» **Assigned task**
Return only the lines from the one containing "export SDC_FILE = /design/constraint.sdc" to the end of the material, with each one exactly as it appears.
Start of Block
File: config.mk
export PLATFORM = sky130hd
export DESIGN_NAME = send_rate_deadline_pacer_flat
export DESIGN_NICKNAME = d
export VERILOG_FILES = /design/src/rtl/srdp_pkg.sv /design/src/rtl/srdp_if.sv /design/src/rtl/send_rate_deadline_pacer.sv /design/src/rtl/srdp_dp.sv /design/src/rtl/srdp_ctrl.sv /design/src/flat_wrapper.sv
export VERILOG_INCLUDE_DIRS = /design/src /design/src/rtl
export SDC_FILE = /design/constraint.sdc
export NUM_CORES = 1
export LEC_CHECK = 0
export ABC_AREA = 1
export BUFFER_PORTS_ARGS = -buffer_cell sky130_fd_sc_hd__buf_2
export CAP_MARGIN = 20
export CORE_MARGIN = 2
export CORE_UTILIZATION = 46
export DETAILED_ROUTE_END_ITERATION = 10
export GPL_TIMING_DRIVEN = 0
export HOLD_SLACK_MARGIN = 0.08
export MAX_ROUTING_LAYER = met4
export PLACE_DENSITY_LB_ADDON = 0.25
export SYNTH_ARGS = -nofsm -noshare
export SYNTH_HDL_FRONTEND = slang
export SYNTH_SLANG_ARGS = --single-unit
File: constraint.sdc
create_clock -name clk -period 7.55 [get_ports clk]
set_input_delay 0.3775 -clock clk [delete_from_list [all_inputs] [get_ports clk]]
set_output_delay 0.3775 -clock clk [all_outputs]
set_load 0.01 [all_outputs]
End of Block
» **Reply to the exercise**
export SDC_FILE = /design/constraint.sdc
export NUM_CORES = 1
export LEC_CHECK = 0
export ABC_AREA = 1
export BUFFER_PORTS_ARGS = -buffer_cell sky130_fd_sc_hd__buf_2
export CAP_MARGIN = 20
export CORE_MARGIN = 2
export CORE_UTILIZATION = 46
export DETAILED_ROUTE_END_ITERATION = 10
export GPL_TIMING_DRIVEN = 0
export HOLD_SLACK_MARGIN = 0.08
export MAX_ROUTING_LAYER = met4
export PLACE_DENSITY_LB_ADDON = 0.25
export SYNTH_ARGS = -nofsm -noshare
export SYNTH_HDL_FRONTEND = slang
export SYNTH_SLANG_ARGS = --single-unit
File: constraint.sdc
create_clock -name clk -period 7.55 [get_ports clk]
set_input_delay 0.3775 -clock clk [delete_from_list [all_inputs] [get_ports clk]]
set_output_delay 0.3775 -clock clk [all_outputs]
set_load 0.01 [all_outputs]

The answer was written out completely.